Offsetting those increases, in part, was the fact that Iowa spent $31 million on facilities debt, which was $10.1 million above 2017-18 (again, much of it related to the north end zone), and $24.8 million on coaches’ salaries. That was a jump of $2.3 million from the previous year.

Iowa typically ranks seventh in the 14-team Big Ten Conference when it comes to athletic budgets.

Iowa athletic director Gary Barta says his department now has about $4 million in reserve after back-to-back years in which revenue greatly outpaced spending.

Barta prefers national solution on names, images and likenesses

Two Iowa lawmakers introduced a bill Jan. 21 that would allow college athletes in the state to benefit financially from the use of the names, images and likenesses. Barta said he doesn’t work directly with legislators in such instances, but the university does have a liaison to the state Capitol, who asked for the athletic director’s input.

“I think a national solution is the best way to go,” Barta said, reiterating his past stance that the U.S. Congress create a law rather than to see the issue governed state-by-state.

“Everybody, in principal, would like students to have as much rights as they can. But where does that start and stop so we don’t have boosters inappropriately giving money to recruits? Or how do we manage it so it doesn’t lead to student-athletes becoming employees? It’s a tricky topic, but everybody wants to see if we can make it better than it is now.”

The NCAA has a task force addressing the issue, with recommendations expected this spring. Barta is not a member of that group.

Barta says university working to ensure safety of marching bands

The Iowa Board of Regents announced this week that the investigation has been closed regarding allegations of mistreatment of Hawkeye Marching Band members after the Cy-Hawk football game in Ames on Sept. 14. There was not enough evidence to make a determination of what occurred, the board said.

But both universities are working to ensure a safe environment at future football games, Barta said, and that includes band members, athletes and fans from both teams. The Cyclones play at Kinnick on Sept. 12.

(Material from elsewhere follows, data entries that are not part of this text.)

## design/flow/design.v

```verilog
module SUBWAY(
    clk,
    rst_n,
    in_valid,
    init,
    in0,
    in1,
    in2,
    in3,
    out_valid,
    out
);
input clk, rst_n;
input in_valid;
input [1:0] init;
input [1:0] in0, in1, in2, in3; 
output reg       out_valid;
output reg [1:0] out;
parameter s_idle = 2'd0;
parameter s_input = 2'd1;
parameter s_cul = 2'd2;
parameter s_output = 2'd3;
genvar NN;
genvar MM;
integer i;
integer j;
parameter IDX = 9;
reg [1:0]current_state;
reg [1:0]next_state;
reg [1:0]init_pos;
reg [5:0]cnt;
reg [1:0]is_road;
reg [1:0] reg_dif;
reg [1:0]move;
wire UorD;
reg reg_UorD;
wire [1:0]dif1;
wire [1:0]dif2;
wire [1:0]dif;
reg [1:0] next_dif;
reg [1:0]next_pos;
reg [1:0]cur_pos;
reg [1:0] next_step[2:0];
wire [1:0]in_wire[3:0];
reg [1:0]in_a[IDX:0];
reg [1:0]in_b[IDX:0];
reg [1:0]in_c[IDX:0];
reg [1:0]in_d[IDX:0];
reg [1:0]out_pipe[54:0];
reg [1:0]road;
always@(posedge clk or negedge rst_n)begin
	if(!rst_n)
        current_state <= s_idle;
    else
        current_state <= next_state;
end
always@(*)begin
	case(current_state)
		s_idle: if(in_valid) next_state = s_input;
				else next_state = s_idle;
		s_input:if (cnt == 6'd7) next_state = s_cul;
				else next_state = s_input;
		s_cul:	if (cnt == 6'd62) next_state = s_output;
				else next_state = s_cul;				
		s_output: if (cnt == 6'd63) next_state = s_idle;
				else next_state = s_output;
		default: next_state = current_state;
	endcase 
end
always @(posedge clk or negedge rst_n) begin
    if(!rst_n)begin
		init_pos <= 2'd0;
    end   
    else
		case(current_state)
			s_idle: if(in_valid)begin
				init_pos <= init;
			end
			default: init_pos <= init_pos;
		endcase
end
always@(posedge clk or negedge rst_n)begin
	if(!rst_n)
        cnt <= 6'b0;
    else
		case(current_state)
			s_idle: cnt <= 6'd0;
			s_input: cnt <= cnt+6'd1;
			s_cul: if(cnt == 6'd62 ) cnt <= 6'd0;
					else cnt <= cnt+6'd1;
			s_output: if(cnt == 6'd63) cnt <= 6'd0;
					else cnt <= cnt+6'd1;
			default: cnt <= cnt;
		endcase
end
always@(posedge clk or negedge rst_n)begin
	if(!rst_n)
        out_valid <= 1'b0;
    else
		case(current_state)
			s_idle: out_valid <= 1'd0;
			s_input: out_valid <= 1'd0;
			s_output: 
				if(cnt == 6'd63) out_valid <= 1'd0;
				else   out_valid <= 1'd1;
			default: out_valid <= 1'd0;
		endcase
end
assign UorD = (cur_pos < road)?1'd0: 1'd1;  
assign dif1 = (cur_pos < road)?road: cur_pos;  
assign dif2 = (cur_pos < road)?cur_pos: road;
assign dif = dif1 - dif2;
always @(posedge clk or negedge rst_n) begin
	if(!rst_n)begin
        reg_UorD <= 2'd0;
    end 
	else begin
		reg_UorD <= UorD;
	end
end
always@(*)begin
	case(cur_pos)
	2'd0: begin
		next_step[0] = 2'b11;
		next_step[1] = in_a[1];
		next_step[2] = in_b[1];
	end
	2'd1: begin
		next_step[0] = in_a[1];
		next_step[1] = in_b[1];
		next_step[2] = in_c[1];
	end
	2'd2: begin
		next_step[0] = in_b[1];
		next_step[1] = in_c[1];
		next_step[2] = in_d[1];
	end
	2'd3: begin
		next_step[0] = in_c[1];
		next_step[1] = in_d[1];
		next_step[2] = 2'b11;
	end
	default: begin
		next_step[0] = in_c[1];
		next_step[1] = in_d[1];
		next_step[2] = 2'b11;
	end
	endcase
end
always@(*)begin
	if (dif != 2'd0) begin
		case(reg_UorD)
		1'd0: 
			case(next_step[2])
			2'd0: move = 2'b01;
			2'd1,
			2'd2,
			2'd3: 
				case(next_step[1])
				2'd0,
				2'd2: move = 2'd0;
				2'd1: move = 2'b11;
				default: move = 2'b0;
				endcase
			default: move = 2'b0;
			endcase
		1'd1: 
			case(next_step[0])
			2'd0: move = 2'b10;
			2'd1,
			2'd2,
			2'd3: 
				case(next_step[1])
				2'd0,
				2'd2: move = 2'd0;
				2'd1: move = 2'b11;
				default: move = 2'b0;
				endcase
			default: move = 2'b0;
			endcase
		default: move = 2'b0;
		endcase
	end
	else begin
		case(next_step[1])
		2'd0,
		2'd2: move = 2'd00;
		2'd1: move = 2'b11;
		default: move = 2'd0;  
		endcase
	end
end
always@(*)begin
	case(cur_pos)
	2'd0:begin
		case (move) 
		2'd1:
			next_pos = 2'd1;
		default:
			next_pos = 2'd0;
		endcase
	end 
	2'd1:begin
		case (move) 
		2'd1:
			next_pos = 2'd2;
		2'd2:
			next_pos = 2'd0;
		default:
			next_pos = 2'd1;
		endcase
	end
	2'd2:begin
		case (move) 
		2'd1:
			next_pos = 2'd3;
		2'd2:
			next_pos = 2'd1;
		default:
			next_pos = 2'd2;
		endcase
	end
	2'd3:begin
		case (move) 
		2'd2:
			next_pos = 2'd2;
		default:
			next_pos = 2'd3;
		endcase
	end
	default:next_pos = cur_pos;
	endcase
end
always@(*)begin
	if (in_b[8] == 2'd0)begin
		is_road = 2'd1;
	end
	else if (in_c[8] == 2'd0)begin
		is_road = 2'd2;
	end
	else if (in_a[8] == 2'd0)begin
		is_road = 2'd0;
	end
	else if (in_d[8] == 2'd0)begin
		is_road = 2'd3;
	end
	else begin
		is_road = 2'd1;
	end
end
always@(posedge clk)begin
	if(!rst_n)begin
        road <= 2'd0;
    end 
	else begin
		case(cnt[2:0])
		3'd0: 
			road <= is_road;
		default: road <= road;
		endcase
	end
end
always @(posedge clk or negedge rst_n) begin
	if(!rst_n)begin
        cur_pos <= 2'd0;
    end 
	else begin
		case(current_state)
		s_idle: cur_pos <= 2'd0;
		s_input: cur_pos <= init_pos;
		s_cul,
		s_output: cur_pos <= next_pos;
		default: cur_pos <= cur_pos;
		endcase
	end
end
always @(posedge clk or negedge rst_n) begin
	if(!rst_n)begin
        out <= 2'd0;
    end 
	else begin
		case(current_state)
		s_idle: out <= 2'd0;
		s_input: out <= 2'd0;
		s_output: 
			if(cnt == 6'd63) out <= 2'd0;
			else out <= out_pipe[0]; 
		default: out <= 2'd0;
		endcase
	end
end
always @(posedge clk or negedge rst_n) begin
	if(!rst_n)begin
		for (i=0; i<55; i=i+1)begin
			out_pipe[i]<=2'd0; 
		end
    end 
	else begin
		case(current_state)
		s_idle: begin
			for (i=0; i<55; i=i+1)begin
				out_pipe[i]<=2'd0; 
			end
		end
		s_output,
		s_cul: begin
			out_pipe[54] <= move;
			for (i=0; i<54; i=i+1)begin
				out_pipe[i]<=out_pipe[i+1]; 
			end
		end
		default: begin
			for (i=0; i<55; i=i+1)begin
				out_pipe[i]<=2'd0; 
			end
		end
		endcase
	end
end
always @(posedge clk or negedge rst_n) begin
    if(!rst_n)begin
        for (i = 0; i<IDX; i=i+1)begin
			in_a[i]<=2'd0;
		end
    end   
    else
		case(current_state)
			s_idle: if(in_valid)begin
						in_a[IDX-1]<=in0;
						for (i = 0; i<IDX-1; i=i+1)begin
							in_a[i]<=in_a[i+1];
						end
					end
					else begin 
						for (i = 0; i<IDX; i=i+1)begin
							in_a[i]<=in_a[i];
						end
					end
			s_input,
			s_cul:if(in_valid)begin
						in_a[IDX-1]<=in0;
						for (i = 0; i<IDX-1; i=i+1)begin
							in_a[i]<=in_a[i+1];
						end
					end
					else begin 
						for (i = 0; i<IDX; i=i+1)begin
							in_a[i]<=in_a[i];
						end
					end
			s_output:begin
				if(in_valid)begin
					in_a[IDX-1]<= in0;
				end
				else begin
					in_a[IDX-1]<= 2'd0;
				end
				for (i = 0; i<IDX-1; i=i+1)begin
					in_a[i]<=in_a[i+1];
				end
			end
			default: begin 
						for (i = 0; i<IDX; i=i+1)begin
							in_a[i]<=in_a[i];
						end
					end
		endcase
end
always @(posedge clk or negedge rst_n) begin
    if(!rst_n)begin
        for (i = 0; i<IDX; i=i+1)begin
			in_b[i]<=2'd0;
		end
    end   
    else
		case(current_state)
			s_idle: if(in_valid)begin
						in_b[IDX-1]<=in1;
						for (i = 0; i<IDX-1; i=i+1)begin
							in_b[i]<=in_b[i+1];
						end
					end
					else begin 
						for (i = 0; i<IDX; i=i+1)begin
							in_b[i]<=in_b[i];
						end
					end
			s_input,
			s_cul:if(in_valid)begin
						in_b[IDX-1]<=in1;
						for (i = 0; i<IDX-1; i=i+1)begin
							in_b[i]<=in_b[i+1];
						end
					end
					else begin 
						for (i = 0; i<IDX; i=i+1)begin
							in_b[i]<=in_b[i];
						end
					end
			s_output:begin
				if(in_valid)begin
					in_b[IDX-1]<= in1;
				end
				else begin
					in_b[IDX-1]<= 2'd0;
				end
				for (i = 0; i<IDX-1; i=i+1)begin
					in_b[i]<=in_b[i+1];
				end
			end
			default: begin 
						for (i = 0; i<IDX; i=i+1)begin
							in_b[i]<=in_b[i];
						end
					end
		endcase
end
always @(posedge clk or negedge rst_n) begin
    if(!rst_n)begin
        for (i = 0; i<IDX; i=i+1)begin
			in_c[i]<=2'd0;
		end
    end   
    else
		case(current_state)
			s_idle: if(in_valid)begin
						in_c[IDX-1]<=in2;
						for (i = 0; i<IDX-1; i=i+1)begin
							in_c[i]<=in_c[i+1];
						end
					end
					else begin 
						for (i = 0; i<IDX; i=i+1)begin
							in_c[i]<=in_c[i];
						end
					end
			s_input,
			s_cul:if(in_valid)begin
						in_c[IDX-1]<=in2;
						for (i = 0; i<IDX-1; i=i+1)begin
							in_c[i]<=in_c[i+1];
						end
					end
					else begin 
						for (i = 0; i<IDX; i=i+1)begin
							in_c[i]<=in_c[i];
						end
					end
			s_output:begin
				if(in_valid)begin
					in_c[IDX-1]<= in2;
				end
				else begin
					in_c[IDX-1]<= 2'd0;
				end
				for (i = 0; i<IDX-1; i=i+1)begin
					in_c[i]<=in_c[i+1];
				end
			end
			default: begin 
						for (i = 0; i<IDX; i=i+1)begin
							in_c[i]<=in_c[i];
						end
					end
		endcase
end
always @(posedge clk or negedge rst_n) begin
    if(!rst_n)begin
        for (i = 0; i<IDX; i=i+1)begin
			in_d[i]<=2'd0;
		end
    end   
    else
		case(current_state)
			s_idle: if(in_valid)begin
						in_d[IDX-1]<=in3;
						for (i = 0; i<IDX-1; i=i+1)begin
							in_d[i]<=in_d[i+1];
						end
					end
					else begin 
						for (i = 0; i<IDX; i=i+1)begin
							in_d[i]<=in_d[i];
						end
					end
			s_input,
			s_cul:if(in_valid)begin
						in_d[IDX-1]<=in3;
						for (i = 0; i<IDX-1; i=i+1)begin
							in_d[i]<=in_d[i+1];
						end
					end
					else begin 
						for (i = 0; i<IDX; i=i+1)begin
							in_d[i]<=in_d[i];
						end
					end
			s_output:begin
				if(in_valid)begin
					in_d[IDX-1]<= in3;
				end
				else begin
					in_d[IDX-1]<= 2'd0;
				end
				for (i = 0; i<IDX-1; i=i+1)begin
					in_d[i]<=in_d[i+1];
				end
			end
			default: begin 
						for (i = 0; i<IDX; i=i+1)begin
							in_d[i]<=in_d[i];
						end
					end
		endcase
end
endmodule
```

## design/flow/run.sh

```bash
#!/bin/bash
# the make line also repeats each setting of config.mk as NAME=value (left out here)
make -C /OpenROAD-flow-scripts/flow DESIGN_CONFIG=/design/flow/config.mk WORK_HOME=/design/flow/orfs CLKGATE_MAP_FILE= finish
```

## design/flow/config.mk

```make
export PLATFORM = sky130hd
export DESIGN_NAME = SUBWAY
export DESIGN_NICKNAME = SUBWAY
export VERILOG_FILES = /design/flow/design.v
export SDC_FILE = /design/flow/constraint.sdc
export NUM_CORES = 4
export LEC_CHECK = 0
export ABC_AREA = 0
export CAP_MARGIN = 20
export CORE_MARGIN = 2
export CORE_UTILIZATION = 72
export CTS_CLUSTER_DIAMETER = 374
export CTS_CLUSTER_SIZE = 99
export PLACE_DENSITY = 0.38
export SETUP_SLACK_MARGIN = -0.06
export SLEW_MARGIN = 20
export TNS_END_PERCENT = 70
```

## design/flow/constraint.sdc

```tcl
create_clock -name core_clock -period 1.25 [get_ports {clk}]
set_input_delay 0.2500 -clock core_clock [delete_from_list [all_inputs] [get_ports {clk}]]
set_output_delay 0.2500 -clock core_clock [all_outputs]
set_load 0.01 [all_outputs]
```

==> results of run 1 <==
## stage by stage
step	TNS [ns]	util	setup WS (ns)	cells	hold slack, ns
4_1_cts	-18.62	0.9211	-0.8960	714	0.2462
2_1_floorplan	-14.47	-	-0.8442	498	-0.04559
3_5_place_dp	-25.52	0.8014	-1.027	660	0.3282
3_3_place_gp	-23.75	0.8014	-0.9151	660	0.3192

“They signed up to be in the Hawkeye Marching Band to have fun. We don’t ever want them to experience what they went through again,” Barta said.

Barta does not oversee the band. But he said he, along with University of Iowa President Bruce Harreld, have met with the musicians, and he believes they are satisfied with the outcome.

“I get the sense that they appreciate how hard we’re working on this. They had a great experience the rest of the year,” Barta said.